Best: 0.922667 using {'max_depth': 20, 'min_samples_leaf': 1, 'min_samples_split': 2, 'n_estimators': 100}
Accuracy: 0.92267 (0.03032)


Now I tried random forest with gridsearch, and we got a significant accuracy performance boost from 0.82956 to 0.92267. The fact that we saw a significant improvement in accuracy suggests that the data might contain complex patterns or interactions that the Random Forest is able to capture.

### <div class="alert alert-info">[GRADED  TASK 2.3]</div>
Try to build an ensemble model with __stacking__ method, explain your approaches, and report your results
. 

In the following code, I will use three different types of models (Random Forest, Gradient Boosting, and SVM) as base learners, and Logistic Regression as the meta-learner. Stacking is an ensemble learning technique that uses predictions from multiple models (base learners) to build a new model (meta-learner or second-level learner).

In [37]:
from sklearn.ensemble import StackingClassifier
from sklearn.ensemble import RandomForestClassifier
from sklearn.ensemble import GradientBoostingClassifier
from sklearn.svm import SVC
from sklearn.preprocessing import StandardScaler
from sklearn.pipeline import make_pipeline

# Create base learners with the same random state of 2023
base_learners = [
                 ('rf', RandomForestClassifier(n_estimators=10, random_state=2023)),
                 ('gb', GradientBoostingClassifier(n_estimators=10, random_state=2023)),
                 ('svm', SVC(probability=True, random_state=2023))
                ]

# Initialize Stacking Classifier with the Meta Learner
model = StackingClassifier(estimators=base_learners, final_estimator=LogisticRegression())

# Evaluate model
scores = cross_val_score(model, X, y, scoring='accuracy', cv=cv, n_jobs=-1)

# Report performance
print('Accuracy: %.5f (%.5f)' % (mean(scores), std(scores)))

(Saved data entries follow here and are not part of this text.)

--- src/rtl/mdt_pkg.sv ---
package mdt_pkg;

  // Strobes from the control to the two tables; each is already qualified.
  typedef struct packed {
    logic insFire;
    logic issFire;
    logic wakeEn;
    logic relEn;
    logic sqEn;
  } mdtStrobe_t;

endpackage

--- src/rtl/mdt_ctrl.sv ---
module mdt_ctrl
  import mdt_pkg::*;
#(
  parameter int CNT_W = 16
) (
  input  logic             clk,
  input  logic             rstN,
  input  logic             insValid,
  input  logic             insIsStore,
  input  logic             entryFree,
  input  logic             slotFree,
  input  logic             linkHit,
  input  logic             issReq,
  input  logic             anyReady,
  input  logic             wakeValid,
  input  logic             relValid,
  input  logic             sqValid,
  output mdtStrobe_t       strobe,
  output logic             insReady,
  output logic             issValid,
  output logic [CNT_W-1:0] cntLoads,
  output logic [CNT_W-1:0] cntStores,
  output logic [CNT_W-1:0] cntConfLoads,
  output logic [CNT_W-1:0] cntConfStores
);

  // Squash wins over every other operation in its cycle.
  assign insReady = entryFree && (!insIsStore || slotFree) && !sqValid;
  assign issValid = anyReady && !sqValid;

  always_comb begin
    strobe.insFire = insValid && insReady;
    strobe.issFire = issReq && issValid;
    strobe.wakeEn  = wakeValid && !sqValid;
    strobe.relEn   = relValid && !sqValid;
    strobe.sqEn    = sqValid;
  end

  always_ff @(posedge clk or negedge rstN) begin
    if (!rstN) begin
      cntLoads      <= '0;
      cntStores     <= '0;
      cntConfLoads  <= '0;
      cntConfStores <= '0;
    end else if (strobe.insFire) begin
      if (insIsStore) begin
        cntStores <= cntStores + CNT_W'(1);
        if (linkHit) cntConfStores <= cntConfStores + CNT_W'(1);
      end else begin
        cntLoads <= cntLoads + CNT_W'(1);
        if (linkHit) cntConfLoads <= cntConfLoads + CNT_W'(1);
      end
    end
  end

endmodule

--- src/rtl/mdt_slots.sv ---
module mdt_slots
  import mdt_pkg::*;
#(
  parameter int SLOTS = 8,
  parameter int SEQ_W = 16,
  localparam int SW   = (SLOTS > 1) ? $clog2(SLOTS) : 1
) (
  input  logic             clk,
  input  logic             rstN,
  input  mdtStrobe_t       strobe,
  input  logic [SEQ_W-1:0] insSeq,
  input  logic             insIsStore,
  input  logic             insNonSpec,
  input  logic [SEQ_W-1:0] insPredSeq,
  input  logic [SEQ_W-1:0] issSeq,
  input  logic             issIsStore,
  input  logic [SEQ_W-1:0] sqSeq,
  output logic             slotFree,
  output logic             linkHit,
  output logic [SW-1:0]    linkIdx,
  output logic             storeWake,
  output logic [SW-1:0]    storeWakeIdx
);

  logic [SLOTS-1:0] slotV;
  logic [SEQ_W-1:0] slotSeq [SLOTS];

  logic [SW-1:0] freeIdx, predIdx, issIdx;
  logic          predFound, issFound;
  logic          unusedBits;

  assign unusedBits = ^{strobe.wakeEn, strobe.relEn};

  always_comb begin
    slotFree  = 1'b0;
    freeIdx   = '0;
    predFound = 1'b0;
    predIdx   = '0;
    issFound  = 1'b0;
    issIdx    = '0;
    for (int i = 0; i < SLOTS; i++) begin
      if (!slotV[i] && !slotFree) begin
        slotFree = 1'b1;
        freeIdx  = SW'(i);
      end
      if (slotV[i] && slotSeq[i] == insPredSeq) begin
        predFound = 1'b1;
        predIdx   = SW'(i);
      end
      if (slotV[i] && slotSeq[i] == issSeq) begin
        issFound = 1'b1;
        issIdx   = SW'(i);
      end
    end
  end

  assign storeWake    = strobe.issFire && issIsStore && issFound;
  assign storeWakeIdx = issIdx;

  // A producer issuing in the insert cycle counts as already resolved.
  assign linkHit = !insNonSpec && (insPredSeq != '0) && predFound &&
                   !(storeWake && issIdx == predIdx);
  assign linkIdx = predIdx;

  always_ff @(posedge clk or negedge rstN) begin
    if (!rstN) begin
      slotV <= '0;
      for (int i = 0; i < SLOTS; i++) slotSeq[i] <= '0;
    end else if (strobe.sqEn) begin
      for (int i = 0; i < SLOTS; i++)
        if (slotSeq[i] > sqSeq) slotV[i] <= 1'b0;
    end else begin
      if (storeWake) slotV[issIdx] <= 1'b0;
      if (strobe.insFire && insIsStore) begin
        slotV[freeIdx]   <= 1'b1;
        slotSeq[freeIdx] <= insSeq;
      end
    end
  end

endmodule

--- src/rtl/mdt_entries.sv ---
module mdt_entries
  import mdt_pkg::*;
#(
  parameter int ENTRIES = 16,
  parameter int SLOTS   = 8,
  parameter int SEQ_W   = 16,
  localparam int EW     = (ENTRIES > 1) ? $clog2(ENTRIES) : 1,
  localparam int SW     = (SLOTS > 1) ? $clog2(SLOTS) : 1
) (
  input  logic             clk,
  input  logic             rstN,
  input  mdtStrobe_t       strobe,
  input  logic [SEQ_W-1:0] insSeq,
  input  logic             insIsStore,
  input  logic             insRegsRdy,
  input  logic             insNonSpec,
  input  logic             linkHit,
  input  logic [SW-1:0]    linkIdx,
  input  logic             storeWake,
  input  logic [SW-1:0]    storeWakeIdx,
  input  logic [SEQ_W-1:0] wakeSeq,
  input  logic [SEQ_W-1:0] relSeq,
  input  logic [SEQ_W-1:0] sqSeq,
  output logic             entryFree,
  output logic             anyReady,
  output logic [SEQ_W-1:0] selSeq,
  output logic             selIsStore
);

  logic [ENTRIES-1:0] eV, eRdy, eSt, eRegs, eMem, eLnk;
  logic [SEQ_W-1:0]   eSeq  [ENTRIES];
  logic [SW-1:0]      eSlot [ENTRIES];

  logic [EW-1:0] freeIdx, selIdx;

  always_comb begin
    entryFree = 1'b0;
    freeIdx   = '0;
    anyReady  = 1'b0;
    selIdx    = '0;
    selSeq    = '0;
    for (int i = 0; i < ENTRIES; i++) begin
      if (!eV[i] && !entryFree) begin
        entryFree = 1'b1;
        freeIdx   = EW'(i);
      end
      if (eV[i] && eRdy[i] && (!anyReady || eSeq[i] < selSeq)) begin
        anyReady = 1'b1;
        selIdx   = EW'(i);
        selSeq   = eSeq[i];
      end
    end
  end

  assign selIsStore = eSt[selIdx];

  always_ff @(posedge clk or negedge rstN) begin
    if (!rstN) begin
      eV <= '0; eRdy <= '0; eSt <= '0; eRegs <= '0; eMem <= '0; eLnk <= '0;
      for (int i = 0; i < ENTRIES; i++) begin
        eSeq[i]  <= '0;
        eSlot[i] <= '0;
      end
    end else if (strobe.sqEn) begin
      for (int i = 0; i < ENTRIES; i++)
        if (eSeq[i] > sqSeq) eV[i] <= 1'b0;
    end else begin
      for (int i = 0; i < ENTRIES; i++) begin
        if (strobe.issFire && selIdx == EW'(i)) begin
          eV[i]   <= 1'b0;
          eRdy[i] <= 1'b0;
        end else if (eV[i] && !eRdy[i]) begin
          logic regsNext, memNext, relHit;
          regsNext = eRegs[i] || (strobe.wakeEn && eSeq[i] == wakeSeq);
          memNext  = eMem[i] || (storeWake && eLnk[i] && eSlot[i] == storeWakeIdx);
          relHit   = strobe.relEn && eSeq[i] == relSeq;
          eRegs[i] <= regsNext;
          eMem[i]  <= memNext;
          if (memNext) eLnk[i] <= 1'b0;
          if ((regsNext && memNext) || relHit) eRdy[i] <= 1'b1;
        end
        if (strobe.insFire && freeIdx == EW'(i)) begin
          eV[i]    <= 1'b1;
          eSeq[i]  <= insSeq;
          eSt[i]   <= insIsStore;
          eLnk[i]  <= linkHit;
          eSlot[i] <= linkIdx;
          eRegs[i] <= insRegsRdy;
          eMem[i]  <= !insNonSpec && !linkHit;
          eRdy[i]  <= !insNonSpec && !linkHit && insRegsRdy;
        end
      end
    end
  end

endmodule

--- src/rtl/memdep_tracker.sv ---
module memdep_tracker
  import mdt_pkg::*;
#(
  parameter int ENTRIES = 16,
  parameter int SLOTS   = 8,
  parameter int SEQ_W   = 16,
  parameter int PC_W    = 32,
  parameter int CNT_W   = 16,
  localparam int SW     = (SLOTS > 1) ? $clog2(SLOTS) : 1
) (
  input  logic             clk,
  input  logic             rstN,
  input  logic             insValid,
  output logic             insReady,
  input  logic [SEQ_W-1:0] insSeq,
  input  logic             insIsStore,
  input  logic             insRegsRdy,
  input  logic             insNonSpec,
  input  logic [SEQ_W-1:0] insPredSeq,
  input  logic             wakeValid,
  input  logic [SEQ_W-1:0] wakeSeq,
  input  logic             relValid,
  input  logic [SEQ_W-1:0] relSeq,
  input  logic             issReq,
  output logic             issValid,
  output logic [SEQ_W-1:0] issSeq,
  output logic             issIsStore,
  input  logic             sqValid,
  input  logic [SEQ_W-1:0] sqSeq,
  input  logic             violValid,
  input  logic [PC_W-1:0]  violLoadPc,
  input  logic [PC_W-1:0]  violStorePc,
  output logic             predViolValid,
  output logic [PC_W-1:0]  predViolLoadPc,
  output logic [PC_W-1:0]  predViolStorePc,
  output logic [CNT_W-1:0] cntLoads,
  output logic [CNT_W-1:0] cntStores,
  output logic [CNT_W-1:0] cntConfLoads,
  output logic [CNT_W-1:0] cntConfStores
);

  mdtStrobe_t    strobe;
  logic          entryFree, slotFree, anyReady, linkHit, storeWake;
  logic [SW-1:0] linkIdx, storeWakeIdx;

  assign predViolValid   = violValid;
  assign predViolLoadPc  = violLoadPc;
  assign predViolStorePc = violStorePc;

  mdt_ctrl #(.CNT_W(CNT_W)) i_ctrl (
    .clk, .rstN, .insValid, .insIsStore, .entryFree, .slotFree, .linkHit,
    .issReq, .anyReady, .wakeValid, .relValid, .sqValid, .strobe,
    .insReady, .issValid, .cntLoads, .cntStores, .cntConfLoads, .cntConfStores
  );

  mdt_slots #(.SLOTS(SLOTS), .SEQ_W(SEQ_W)) i_slots (
    .clk, .rstN, .strobe, .insSeq, .insIsStore, .insNonSpec, .insPredSeq,
    .issSeq, .issIsStore, .sqSeq, .slotFree, .linkHit, .linkIdx,
    .storeWake, .storeWakeIdx
  );

  mdt_entries #(.ENTRIES(ENTRIES), .SLOTS(SLOTS), .SEQ_W(SEQ_W)) i_entries (
    .clk, .rstN, .strobe, .insSeq, .insIsStore, .insRegsRdy, .insNonSpec,
    .linkHit, .linkIdx, .storeWake, .storeWakeIdx, .wakeSeq, .relSeq, .sqSeq,
    .entryFree, .anyReady, .selSeq(issSeq), .selIsStore(issIsStore)
  );

endmodule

Accuracy: 0.95367 (0.02331)


Apparently, stacking is a powerful method for improving the performance of machine learning models. The significant increase in accuracy from 0.92267 to 0.95367 shows that the ensemble model was able to capture more complex patterns in the data and make more accurate predictions. The standard deviation also increased slightly compared to the original 0.015, which suggests there is some variance in the model's performance across different cross-validation folds. However, given the significant increase in accuracy from 0.82, this is likely an acceptable trade-off.